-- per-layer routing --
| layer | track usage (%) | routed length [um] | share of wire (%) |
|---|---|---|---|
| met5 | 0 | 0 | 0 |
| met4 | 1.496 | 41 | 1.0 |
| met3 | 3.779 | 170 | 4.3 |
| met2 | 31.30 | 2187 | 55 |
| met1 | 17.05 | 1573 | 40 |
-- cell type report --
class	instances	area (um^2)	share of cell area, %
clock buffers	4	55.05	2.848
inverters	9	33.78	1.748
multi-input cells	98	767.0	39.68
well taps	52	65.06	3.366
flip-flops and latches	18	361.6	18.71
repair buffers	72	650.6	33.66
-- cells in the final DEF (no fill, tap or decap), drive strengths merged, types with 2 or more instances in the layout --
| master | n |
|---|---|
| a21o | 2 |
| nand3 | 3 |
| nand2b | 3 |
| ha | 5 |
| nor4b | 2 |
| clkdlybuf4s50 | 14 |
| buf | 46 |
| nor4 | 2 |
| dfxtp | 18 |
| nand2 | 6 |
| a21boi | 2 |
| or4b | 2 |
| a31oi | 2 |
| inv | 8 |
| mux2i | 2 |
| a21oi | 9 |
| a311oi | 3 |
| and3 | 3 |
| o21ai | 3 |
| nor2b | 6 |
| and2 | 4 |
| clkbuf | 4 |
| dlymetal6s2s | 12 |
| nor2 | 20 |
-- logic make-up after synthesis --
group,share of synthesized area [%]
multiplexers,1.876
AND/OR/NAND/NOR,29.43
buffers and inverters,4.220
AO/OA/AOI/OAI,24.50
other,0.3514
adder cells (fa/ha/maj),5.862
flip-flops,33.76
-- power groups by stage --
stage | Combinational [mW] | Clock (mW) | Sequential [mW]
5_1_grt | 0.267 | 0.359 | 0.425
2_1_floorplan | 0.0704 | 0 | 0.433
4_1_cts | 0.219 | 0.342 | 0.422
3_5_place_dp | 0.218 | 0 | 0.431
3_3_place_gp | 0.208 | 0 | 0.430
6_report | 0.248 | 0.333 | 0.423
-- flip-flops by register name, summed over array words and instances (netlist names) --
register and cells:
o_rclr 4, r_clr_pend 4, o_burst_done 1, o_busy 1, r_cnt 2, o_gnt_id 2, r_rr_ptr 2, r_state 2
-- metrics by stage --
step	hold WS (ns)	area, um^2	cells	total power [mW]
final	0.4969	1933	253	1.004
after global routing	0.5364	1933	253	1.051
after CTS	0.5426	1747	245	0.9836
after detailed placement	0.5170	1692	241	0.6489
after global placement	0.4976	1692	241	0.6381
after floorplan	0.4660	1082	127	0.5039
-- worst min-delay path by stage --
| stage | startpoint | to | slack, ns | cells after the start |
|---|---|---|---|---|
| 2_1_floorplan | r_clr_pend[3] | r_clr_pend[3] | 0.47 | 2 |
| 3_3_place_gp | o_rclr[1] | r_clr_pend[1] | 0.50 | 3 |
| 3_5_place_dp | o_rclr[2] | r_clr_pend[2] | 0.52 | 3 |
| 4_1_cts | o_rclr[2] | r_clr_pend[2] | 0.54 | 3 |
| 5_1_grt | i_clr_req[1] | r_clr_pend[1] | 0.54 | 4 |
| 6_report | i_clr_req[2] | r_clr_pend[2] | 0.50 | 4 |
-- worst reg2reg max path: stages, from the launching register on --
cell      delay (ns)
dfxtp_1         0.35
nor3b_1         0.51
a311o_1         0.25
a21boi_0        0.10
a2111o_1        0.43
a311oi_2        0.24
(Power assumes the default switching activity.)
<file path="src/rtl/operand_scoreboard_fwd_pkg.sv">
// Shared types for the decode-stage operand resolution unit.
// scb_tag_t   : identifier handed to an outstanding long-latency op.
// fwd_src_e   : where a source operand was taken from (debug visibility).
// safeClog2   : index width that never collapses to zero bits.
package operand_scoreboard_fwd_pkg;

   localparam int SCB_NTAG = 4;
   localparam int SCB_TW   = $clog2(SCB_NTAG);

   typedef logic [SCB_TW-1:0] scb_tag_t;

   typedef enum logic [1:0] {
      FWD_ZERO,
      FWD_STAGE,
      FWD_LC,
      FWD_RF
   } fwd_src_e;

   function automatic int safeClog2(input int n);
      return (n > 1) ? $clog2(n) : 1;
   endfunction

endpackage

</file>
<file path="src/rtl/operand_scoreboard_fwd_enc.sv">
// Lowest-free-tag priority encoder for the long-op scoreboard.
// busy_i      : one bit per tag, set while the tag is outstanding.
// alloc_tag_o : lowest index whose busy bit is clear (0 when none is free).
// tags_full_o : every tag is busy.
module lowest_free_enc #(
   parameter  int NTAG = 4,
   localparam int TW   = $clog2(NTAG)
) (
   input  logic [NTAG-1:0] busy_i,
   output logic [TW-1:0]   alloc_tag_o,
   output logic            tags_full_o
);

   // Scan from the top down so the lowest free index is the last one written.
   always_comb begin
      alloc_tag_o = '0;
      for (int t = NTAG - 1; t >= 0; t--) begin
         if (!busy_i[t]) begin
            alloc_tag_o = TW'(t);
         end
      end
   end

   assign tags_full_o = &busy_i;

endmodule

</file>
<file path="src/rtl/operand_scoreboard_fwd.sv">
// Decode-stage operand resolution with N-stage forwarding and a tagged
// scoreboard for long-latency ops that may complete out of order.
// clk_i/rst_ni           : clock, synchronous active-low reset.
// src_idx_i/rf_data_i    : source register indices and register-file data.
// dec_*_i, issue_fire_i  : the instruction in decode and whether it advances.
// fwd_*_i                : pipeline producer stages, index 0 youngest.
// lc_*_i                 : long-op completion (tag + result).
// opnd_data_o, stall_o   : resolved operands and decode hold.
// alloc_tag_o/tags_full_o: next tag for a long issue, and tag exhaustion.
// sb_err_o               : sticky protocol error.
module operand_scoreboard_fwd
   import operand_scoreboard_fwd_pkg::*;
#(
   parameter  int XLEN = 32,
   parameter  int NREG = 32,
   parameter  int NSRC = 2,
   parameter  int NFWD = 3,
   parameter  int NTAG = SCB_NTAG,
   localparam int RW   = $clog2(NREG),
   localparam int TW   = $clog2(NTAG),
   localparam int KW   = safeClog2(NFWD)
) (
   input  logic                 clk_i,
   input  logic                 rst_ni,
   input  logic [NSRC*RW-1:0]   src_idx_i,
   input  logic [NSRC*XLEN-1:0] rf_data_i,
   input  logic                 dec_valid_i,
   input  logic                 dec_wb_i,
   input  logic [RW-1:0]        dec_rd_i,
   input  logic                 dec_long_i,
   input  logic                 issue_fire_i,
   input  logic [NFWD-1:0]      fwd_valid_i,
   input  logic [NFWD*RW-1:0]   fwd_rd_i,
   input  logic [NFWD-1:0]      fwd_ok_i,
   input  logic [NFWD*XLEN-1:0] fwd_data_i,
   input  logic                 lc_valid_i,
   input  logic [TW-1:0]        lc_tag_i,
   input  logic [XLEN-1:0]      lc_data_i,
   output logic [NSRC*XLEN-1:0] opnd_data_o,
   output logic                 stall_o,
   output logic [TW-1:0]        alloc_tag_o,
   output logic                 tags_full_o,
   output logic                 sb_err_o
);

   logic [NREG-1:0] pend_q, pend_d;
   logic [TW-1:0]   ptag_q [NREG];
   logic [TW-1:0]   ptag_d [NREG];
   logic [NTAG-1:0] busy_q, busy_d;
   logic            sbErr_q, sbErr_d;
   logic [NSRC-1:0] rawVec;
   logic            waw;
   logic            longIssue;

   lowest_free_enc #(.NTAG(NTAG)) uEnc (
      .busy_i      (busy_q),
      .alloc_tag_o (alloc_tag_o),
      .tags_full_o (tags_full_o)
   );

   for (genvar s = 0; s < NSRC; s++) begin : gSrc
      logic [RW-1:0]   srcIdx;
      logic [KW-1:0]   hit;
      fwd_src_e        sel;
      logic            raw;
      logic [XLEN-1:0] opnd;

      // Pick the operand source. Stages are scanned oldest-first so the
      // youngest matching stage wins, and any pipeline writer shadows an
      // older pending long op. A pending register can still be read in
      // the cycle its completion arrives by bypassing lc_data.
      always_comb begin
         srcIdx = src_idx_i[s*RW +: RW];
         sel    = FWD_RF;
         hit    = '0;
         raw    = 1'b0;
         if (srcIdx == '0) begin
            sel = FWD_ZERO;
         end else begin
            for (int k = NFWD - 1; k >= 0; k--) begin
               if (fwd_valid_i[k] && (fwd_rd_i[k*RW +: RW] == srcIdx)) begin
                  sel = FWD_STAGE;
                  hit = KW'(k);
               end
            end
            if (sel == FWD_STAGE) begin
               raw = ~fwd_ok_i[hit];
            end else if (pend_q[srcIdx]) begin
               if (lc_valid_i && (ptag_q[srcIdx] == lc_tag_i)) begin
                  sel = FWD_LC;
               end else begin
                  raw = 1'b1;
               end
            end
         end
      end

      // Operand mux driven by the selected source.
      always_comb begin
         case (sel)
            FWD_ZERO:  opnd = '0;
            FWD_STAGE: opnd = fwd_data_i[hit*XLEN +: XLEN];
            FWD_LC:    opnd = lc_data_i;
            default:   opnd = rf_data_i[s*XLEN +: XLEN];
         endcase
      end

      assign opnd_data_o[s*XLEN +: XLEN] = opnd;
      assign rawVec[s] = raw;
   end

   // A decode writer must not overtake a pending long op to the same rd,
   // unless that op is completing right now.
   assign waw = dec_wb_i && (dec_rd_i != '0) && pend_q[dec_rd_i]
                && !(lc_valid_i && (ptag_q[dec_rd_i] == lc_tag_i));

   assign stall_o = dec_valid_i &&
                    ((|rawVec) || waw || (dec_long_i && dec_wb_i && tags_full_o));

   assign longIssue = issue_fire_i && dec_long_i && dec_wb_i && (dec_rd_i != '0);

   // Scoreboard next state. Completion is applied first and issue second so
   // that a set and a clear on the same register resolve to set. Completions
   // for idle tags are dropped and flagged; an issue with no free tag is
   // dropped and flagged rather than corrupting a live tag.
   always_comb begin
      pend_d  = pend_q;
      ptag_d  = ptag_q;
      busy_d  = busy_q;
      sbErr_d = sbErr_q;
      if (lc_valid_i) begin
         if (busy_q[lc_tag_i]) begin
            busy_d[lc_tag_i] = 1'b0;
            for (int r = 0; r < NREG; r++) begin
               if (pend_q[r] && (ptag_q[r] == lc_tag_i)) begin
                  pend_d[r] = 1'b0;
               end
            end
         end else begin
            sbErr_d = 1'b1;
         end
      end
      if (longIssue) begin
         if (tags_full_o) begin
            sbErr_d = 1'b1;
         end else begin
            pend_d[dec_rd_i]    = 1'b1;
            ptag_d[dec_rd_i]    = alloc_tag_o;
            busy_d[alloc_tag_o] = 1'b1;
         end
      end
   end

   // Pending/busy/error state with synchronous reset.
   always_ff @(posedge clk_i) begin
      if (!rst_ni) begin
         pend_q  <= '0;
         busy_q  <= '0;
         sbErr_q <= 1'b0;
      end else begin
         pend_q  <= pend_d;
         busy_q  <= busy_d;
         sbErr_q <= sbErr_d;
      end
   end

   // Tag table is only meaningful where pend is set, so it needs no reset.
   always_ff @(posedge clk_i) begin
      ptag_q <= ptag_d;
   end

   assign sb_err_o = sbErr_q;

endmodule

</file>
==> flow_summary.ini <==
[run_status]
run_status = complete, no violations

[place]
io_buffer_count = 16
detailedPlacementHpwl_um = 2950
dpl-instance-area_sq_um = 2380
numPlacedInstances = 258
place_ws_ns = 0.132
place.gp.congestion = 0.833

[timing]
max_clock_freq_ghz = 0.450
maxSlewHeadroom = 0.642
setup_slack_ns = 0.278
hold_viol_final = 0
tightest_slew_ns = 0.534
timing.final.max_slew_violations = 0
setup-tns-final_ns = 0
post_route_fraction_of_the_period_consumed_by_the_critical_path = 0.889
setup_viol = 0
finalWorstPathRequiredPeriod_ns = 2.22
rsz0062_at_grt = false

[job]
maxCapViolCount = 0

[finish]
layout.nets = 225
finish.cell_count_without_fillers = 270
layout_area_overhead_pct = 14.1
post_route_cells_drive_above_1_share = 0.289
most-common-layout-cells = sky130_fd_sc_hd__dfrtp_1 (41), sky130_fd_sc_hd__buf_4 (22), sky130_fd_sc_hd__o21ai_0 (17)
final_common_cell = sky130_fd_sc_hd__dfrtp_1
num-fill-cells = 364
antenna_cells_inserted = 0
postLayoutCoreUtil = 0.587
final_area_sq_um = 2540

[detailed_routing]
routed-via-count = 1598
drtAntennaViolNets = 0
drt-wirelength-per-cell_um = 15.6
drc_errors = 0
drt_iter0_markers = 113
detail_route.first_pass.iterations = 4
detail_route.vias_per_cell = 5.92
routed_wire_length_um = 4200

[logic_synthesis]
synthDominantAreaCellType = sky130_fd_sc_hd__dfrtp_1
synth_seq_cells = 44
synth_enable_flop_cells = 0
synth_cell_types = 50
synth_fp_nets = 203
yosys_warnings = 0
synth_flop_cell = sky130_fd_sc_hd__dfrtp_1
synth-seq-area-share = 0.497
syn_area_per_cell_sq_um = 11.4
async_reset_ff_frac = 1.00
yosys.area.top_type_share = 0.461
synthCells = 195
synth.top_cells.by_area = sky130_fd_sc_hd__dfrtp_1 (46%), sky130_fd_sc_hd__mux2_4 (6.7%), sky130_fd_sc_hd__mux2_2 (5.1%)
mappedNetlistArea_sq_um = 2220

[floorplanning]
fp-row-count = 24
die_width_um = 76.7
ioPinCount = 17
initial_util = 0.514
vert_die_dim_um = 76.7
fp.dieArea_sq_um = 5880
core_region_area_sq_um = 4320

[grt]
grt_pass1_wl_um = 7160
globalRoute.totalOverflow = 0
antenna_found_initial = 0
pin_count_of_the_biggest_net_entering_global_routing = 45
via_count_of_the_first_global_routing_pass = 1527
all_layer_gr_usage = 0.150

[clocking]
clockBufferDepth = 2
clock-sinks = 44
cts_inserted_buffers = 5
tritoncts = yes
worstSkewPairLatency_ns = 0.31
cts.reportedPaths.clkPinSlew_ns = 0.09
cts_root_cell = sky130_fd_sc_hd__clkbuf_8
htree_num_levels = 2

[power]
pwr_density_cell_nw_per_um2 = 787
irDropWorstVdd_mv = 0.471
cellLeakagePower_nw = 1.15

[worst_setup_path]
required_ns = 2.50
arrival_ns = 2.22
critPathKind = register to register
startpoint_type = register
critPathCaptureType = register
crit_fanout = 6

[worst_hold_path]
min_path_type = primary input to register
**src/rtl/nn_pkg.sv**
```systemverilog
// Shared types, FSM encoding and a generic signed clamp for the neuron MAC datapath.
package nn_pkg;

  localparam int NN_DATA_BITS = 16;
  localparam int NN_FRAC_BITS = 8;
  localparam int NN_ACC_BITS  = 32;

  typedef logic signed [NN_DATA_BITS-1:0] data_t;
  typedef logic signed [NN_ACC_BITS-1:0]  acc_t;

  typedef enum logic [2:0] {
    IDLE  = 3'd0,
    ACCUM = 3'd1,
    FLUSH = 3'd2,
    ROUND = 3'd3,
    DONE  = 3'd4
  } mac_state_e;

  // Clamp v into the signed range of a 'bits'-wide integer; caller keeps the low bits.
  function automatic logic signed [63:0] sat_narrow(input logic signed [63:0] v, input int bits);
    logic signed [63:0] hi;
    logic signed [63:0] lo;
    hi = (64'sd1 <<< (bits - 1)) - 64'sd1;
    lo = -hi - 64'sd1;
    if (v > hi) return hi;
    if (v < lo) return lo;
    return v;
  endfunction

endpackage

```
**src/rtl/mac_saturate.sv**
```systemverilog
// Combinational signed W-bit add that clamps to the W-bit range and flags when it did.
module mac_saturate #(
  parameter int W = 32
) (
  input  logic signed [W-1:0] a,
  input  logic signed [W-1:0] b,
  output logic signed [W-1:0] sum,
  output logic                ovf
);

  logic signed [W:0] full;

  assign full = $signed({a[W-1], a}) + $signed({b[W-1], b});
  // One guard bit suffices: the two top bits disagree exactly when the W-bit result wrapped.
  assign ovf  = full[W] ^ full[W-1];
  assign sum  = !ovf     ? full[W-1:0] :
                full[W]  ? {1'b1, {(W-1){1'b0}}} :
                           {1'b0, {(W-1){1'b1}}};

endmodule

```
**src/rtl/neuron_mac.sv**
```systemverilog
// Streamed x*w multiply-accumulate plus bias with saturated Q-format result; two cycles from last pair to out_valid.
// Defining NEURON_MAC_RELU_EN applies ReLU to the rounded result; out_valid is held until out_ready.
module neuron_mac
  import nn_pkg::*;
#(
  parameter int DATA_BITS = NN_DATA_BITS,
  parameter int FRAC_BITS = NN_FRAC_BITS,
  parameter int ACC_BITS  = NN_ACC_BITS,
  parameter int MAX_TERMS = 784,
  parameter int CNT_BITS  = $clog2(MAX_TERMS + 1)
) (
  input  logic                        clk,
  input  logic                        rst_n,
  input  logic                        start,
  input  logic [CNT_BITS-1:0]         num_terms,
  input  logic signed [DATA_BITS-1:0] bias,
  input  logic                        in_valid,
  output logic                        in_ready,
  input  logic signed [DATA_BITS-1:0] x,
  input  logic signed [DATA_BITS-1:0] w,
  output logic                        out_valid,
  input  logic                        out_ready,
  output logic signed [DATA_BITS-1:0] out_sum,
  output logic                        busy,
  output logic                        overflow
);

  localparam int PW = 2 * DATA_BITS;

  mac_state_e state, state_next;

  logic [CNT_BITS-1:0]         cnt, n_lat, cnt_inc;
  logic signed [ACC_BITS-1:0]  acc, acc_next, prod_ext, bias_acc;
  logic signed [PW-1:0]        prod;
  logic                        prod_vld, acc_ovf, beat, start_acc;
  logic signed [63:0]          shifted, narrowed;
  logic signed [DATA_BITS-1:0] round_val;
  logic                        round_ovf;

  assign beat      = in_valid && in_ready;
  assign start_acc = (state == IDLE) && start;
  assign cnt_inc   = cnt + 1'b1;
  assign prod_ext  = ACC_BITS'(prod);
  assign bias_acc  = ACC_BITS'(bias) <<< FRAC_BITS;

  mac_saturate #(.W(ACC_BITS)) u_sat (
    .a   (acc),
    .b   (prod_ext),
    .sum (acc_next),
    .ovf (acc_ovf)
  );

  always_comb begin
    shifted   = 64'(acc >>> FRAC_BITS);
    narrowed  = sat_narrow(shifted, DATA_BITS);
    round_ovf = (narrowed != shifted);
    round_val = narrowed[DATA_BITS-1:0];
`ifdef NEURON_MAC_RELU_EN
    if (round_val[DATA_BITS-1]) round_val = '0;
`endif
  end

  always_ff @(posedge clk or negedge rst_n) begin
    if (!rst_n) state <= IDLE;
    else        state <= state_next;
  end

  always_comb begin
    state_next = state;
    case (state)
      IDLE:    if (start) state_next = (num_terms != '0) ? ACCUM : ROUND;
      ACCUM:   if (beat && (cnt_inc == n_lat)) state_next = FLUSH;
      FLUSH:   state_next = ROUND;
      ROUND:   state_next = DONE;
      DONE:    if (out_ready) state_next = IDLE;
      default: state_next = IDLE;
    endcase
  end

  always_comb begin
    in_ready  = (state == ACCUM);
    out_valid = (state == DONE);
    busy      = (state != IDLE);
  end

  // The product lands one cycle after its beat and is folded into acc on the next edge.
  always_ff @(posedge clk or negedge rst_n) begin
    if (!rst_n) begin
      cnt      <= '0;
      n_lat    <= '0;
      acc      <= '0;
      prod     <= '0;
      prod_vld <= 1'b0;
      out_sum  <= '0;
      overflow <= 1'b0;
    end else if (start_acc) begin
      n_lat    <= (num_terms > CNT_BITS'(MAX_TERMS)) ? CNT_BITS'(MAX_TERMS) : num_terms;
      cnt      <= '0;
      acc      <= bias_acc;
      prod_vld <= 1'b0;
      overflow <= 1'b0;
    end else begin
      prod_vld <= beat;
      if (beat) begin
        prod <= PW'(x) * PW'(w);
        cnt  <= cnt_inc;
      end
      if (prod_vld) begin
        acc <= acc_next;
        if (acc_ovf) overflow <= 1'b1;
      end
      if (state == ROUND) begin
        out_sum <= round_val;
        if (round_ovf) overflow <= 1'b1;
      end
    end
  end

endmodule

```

----

* [WHAT YOU SHOULD DO]
Taking the listing above as the source, transcribe only the lines starting at the line with "-- logic make-up" and going through the line with "-- power groups", unaltered and with both ends included.

* [RESULT]
-- logic make-up after synthesis --
group,share of synthesized area [%]
multiplexers,1.876
AND/OR/NAND/NOR,29.43
buffers and inverters,4.220
AO/OA/AOI/OAI,24.50
other,0.3514
adder cells (fa/ha/maj),5.862
flip-flops,33.76
-- power groups by stage --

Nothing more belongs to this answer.